ByMalik Nasir Mahmood Aslam

Seasoned social activist

Dated

June 11, 2022

Boris Johnson had a close shave

Malik Nasir Mahmood Aslam looks at the predicament faced by the embattled British PM

Since Boris Johnson had a close shave delivering a thumping victory for his Conservative Party in the last general elections the career of British PM Boris Johnson has been downhill with his own party showing clear signs of getting tired of him. Few would have predicted such a direct challenge to his authority in December 2019, when he secured the biggest Tory parliamentary majority since the early 1980s heyday of Margaret Thatcher. The landslide victory of 72 seats allowed him to unblock several years of political paralysis since the divisive 2016 Brexit vote and take Britain out of the European Union just a month later. The turnaround in political fortunes of Boris Johnson, dubbed Bojo, is indeed phenomenal as it is now abundantly clear that proverbial Teflon chip that never let anything negative stick to him has finally disappeared.
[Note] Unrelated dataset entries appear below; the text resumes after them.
This design comes from an exercise in tuning for small area and a short achievable clock period on the open sky130 flow, not from production work.

==> run P <==
Design lane_fma, start of the top module:
module lane_fma (
    input  wire        clk,
    input  wire        rst,
    input  wire        in_valid,
    input  wire [2:0]  in_op,
    input  wire [1:0]  in_mod,
    input  wire [31:0] in_a,
    input  wire [31:0] in_b,
    input  wire [31:0] in_c,
    output reg         out_valid,
    output reg  [31:0] out_res,
    output reg         out_clamp,
    output reg         out_bad
);
export LEC_CHECK = 0
export CAP_MARGIN = 20
export CORE_MARGIN = 2
export CORE_UTILIZATION = 60
export SLEW_MARGIN = 20
create_clock -name core_clock -period 11.0 [get_ports {clk}]
standard.sh (not shown) runs the stock make flow with config.mk's settings and CLKGATE_MAP_FILE= SYNTH_SCRIPT=/design/flow/synth_recipe.tcl, a recipe that flattens the netlist after the stock synthesis.
==> flow/flow/run.sh <==
#!/bin/bash
# The standard layout (standard.sh, unchanged synthesis), with two
# settings outside config.mk's list: timing repair aims for 6.5 ns of setup
# slack, and the port buffers are buf_1 cells. make's full output goes to
# standard.log; each ORFS step logs under orfs/logs/.
export SETUP_SLACK_MARGIN=6.5
export BUFFER_PORTS_ARGS="-buffer_cell sky130_fd_sc_hd__buf_1"
bash standard.sh > standard.log 2>&1
==> run B: changes against run P <==
--- a/flow/design.v
+++ b/flow/design.v
@@ -2281,17 +2281,17 @@
     wire lz_c13_0 = lz_z9 ? lz_z10 : lz_z7;
     wire lz_c13_1 = lz_z9 ? lz_c12_0 : lz_c9_0;
     wire lz_z14 = lz_z6 & lz_z13;
     wire lz_c14_0 = lz_z6 ? lz_z9 : lz_z2;
     wire lz_c14_1 = lz_z6 ? lz_c13_0 : lz_c6_0;
     wire lz_c14_2 = lz_z6 ? lz_c13_1 : lz_c6_1;
     wire       lzero = lz_z14;
     wire [3:0] lzc = {lz_z6, lz_c14_0, lz_c14_1, lz_c14_2};
-    wire [76:0] mag_ps = mag;
+    wire [76:0] mag_ps = mag << {lz_z6, 6'd0};
     reg        r3_valid;
     reg [1:0]  r3_mod;
     reg        r3_sp_hit, r3_sp_bad, r3_sp_inf, r3_sp_sgn;
     reg        r3_sign, r3_zero;
     reg [76:0] r3_mag;
     reg        r3_stl;
     reg [3:0]  r3_lz;
     reg signed [10:0] r3_e76;
@@ -2305,28 +2305,28 @@
         r3_sp_sgn <= r2_sp_sgn;
         r3_sign   <= r2_psign ^ sneg;
         r3_zero   <= lzero;
         r3_mag    <= mag_ps[76:0];
         r3_stl    <= 1'b0;
         r3_lz     <= lzc;
         r3_e76    <= r2_e76;
     end
-    wire [76:0] nrm4 = r3_mag << {r3_lz[3:0], 3'b000};
+    wire [76:0] nrm4 = r3_mag << {r3_lz[2:0], 3'b000};
     wire [2:0]  f    = nrm4[76] ? 3'd0 : nrm4[75] ? 3'd1 : nrm4[74] ? 3'd2 : nrm4[73] ? 3'd3 : nrm4[72] ? 3'd4 : nrm4[71] ? 3'd5 : nrm4[70] ? 3'd6 : 3'd7;
     wire [76:0] norm = nrm4 << f;
     wire [23:0] mant = norm[76:53];
     wire        rbit = norm[52];
     reg         stc;
     integer     k;
     always @(*) begin
         stc = 1'b0;
         stc = r3_stl;
         for (k = 0; k < 45; k = k + 1)
-            if ({1'b0, r3_lz[3:0], 3'b000} < 8'd45 - k[7:0]) stc = stc | r3_mag[k];
+            if ({1'b0, r3_lz[2:0], 3'b000} < 8'd45 - k[7:0]) stc = stc | r3_mag[k];
     end
     wire sticky = stc | (nrm4[51] && f <= 3'd0) | (nrm4[50] && f <= 3'd1) | (nrm4[49] && f <= 3'd2) | (nrm4[48] && f <= 3'd3) | (nrm4[47] && f <= 3'd4) | (nrm4[46] && f <= 3'd5) | (nrm4[45] && f <= 3'd6);
     wire signed [10:0] ec   = r3_e76 - $signed({4'b0000, r3_lz, 3'b000});
     wire signed [10:0] epre = ec - $signed({8'd0, f});
     wire        rup  = rbit && (sticky || mant[0]);
     wire        mall = &mant;
     wire        mcy  = mall && rup;                  
     wire [22:0] frac = mant[22:0] + {22'd0, rup};    
==> flow/flow/run.sh (replaced) <==
#!/bin/bash
# The standard layout (standard.sh, unchanged synthesis), with two
# settings outside config.mk's list: timing repair aims for 6 ns of setup
# slack, and the port buffers are buf_1 cells. make's full output goes to
# standard.log; each ORFS step logs under orfs/logs/.
export SETUP_SLACK_MARGIN=6
export BUFFER_PORTS_ARGS="-buffer_cell sky130_fd_sc_hd__buf_1"
bash standard.sh > standard.log 2>&1
==> comparison <==
- Run B finished clean. Run P completed with no timing, DRC or antenna violations.
- In sequential cell count, run P and run B do not differ.
- Of run B and run P, run P has the higher register-to-register slack (gap 0.43 ns).
- Between run P and run B, the lower area after synthesis is in run B (gap 0.81%, measured against run B).
- Between run B and run P, the lower setup slack is in run B (gap 0.43 ns).
- In run P the utilization is higher than in run B, by 3.2 points.
- In run P the cell area is larger than in run B, by about 5%.
- Between run B and run P, the lower critical path depth is in run P (gap 1).
- Against run B, the die area of run P is larger by about 0.8%.
- Against run B, the maximum frequency of run P is higher by 9.2%.
Function was not checked in any run of this note: the RTL went through the layout flow alone.

[static timing again, ports no longer ideal]
No port has a modelled driver above. Below, the same layouts with a new extraction and two added sets of constraints.
Step 1 sets driving cells, clkbuf_16 on the clock port and buf_2 on the other inputs (assumed; they add their load-dependent delay and slew).
Step 2 moves the port delays by t, midway between the first and last clock arrival at a register: inputs arrive t later, outputs are due t later. That takes back most of the time a late clock gives input paths.
Three values: ideal, step 1, step 2; two values: the first two.
run	shift t [ns]	setup WS [ns]	latest minus earliest clock arrival (ns)	worst register clock-pin slew, ns	pins driven straight from the clock port
run P	0.685	6.348 / 6.348 / 5.711	0.050 / 0.050	0.07 / 0.07	1
run B	0.665	5.918 / 5.918 / 5.609	0.030 / 0.030	0.08 / 0.08	1
After both steps setup and hold are still met in every run listed. For run P, which loses most, drivers alone change the setup slack by 0.000 ns; drivers and shift together by -0.637 ns.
The reversal of fortune for him was steeper than he thought as the polls suggested that his approval rating had plunged to a bare 13 per cent. It was feared that axe may fall much earlier than expected and that is precisely what has happened. Johnson, in office since 2019, was informed he would face a vote on his leadership during the Queen’s Platinum Jubilee, after weeks of speculation over his future. The ballot was triggered by Conservative MPs after at least 15% of them wrote letters of no confidence to Sir Graham Brady, the chairman of the party’s backbench 1922 Committee. Discontent among Tory MPs has grown since a highly critical report into lockdown parties in and near Downing Street during the Covid-19 pandemic was published. The report laid bare the extent of Covid rule-breaking in Number 10, including at a birthday party and Johnson was fined by the police for attending in June 2020 meaning that he became the UK’s first serving prime minister to be sanctioned for breaking the law.

Some Tory MPs have also expressed dissent over tax rises, the government’s response to rising living costs and its policy direction. The result was a no-confidence motion in his leadership of the party and the outcome of the vote proved to be quite harrowing for Johnson although he won by a count of 211 MPs voting for him and 148 against but the arithmetic showed that the party considers that the country would be better off short of him. It was repeatedly pointed out that the voters in this contest were MPs and not just floating voters and that this was a far higher proportion of his MPs attempting to eject him than wanted rid of Theresa May when she faced a confidence vote and, quite intriguingly, she was gone within six months. Quite apparently the result is at the upper end of the expectations of the rebels, who never expected to win. Johnson received 59 per cent of the vote that was lower than 63 per cent received by Theresa My in 2018 indicating that the scale of the rebellion against him showed his authority had been weakened, with some calling on him to resign.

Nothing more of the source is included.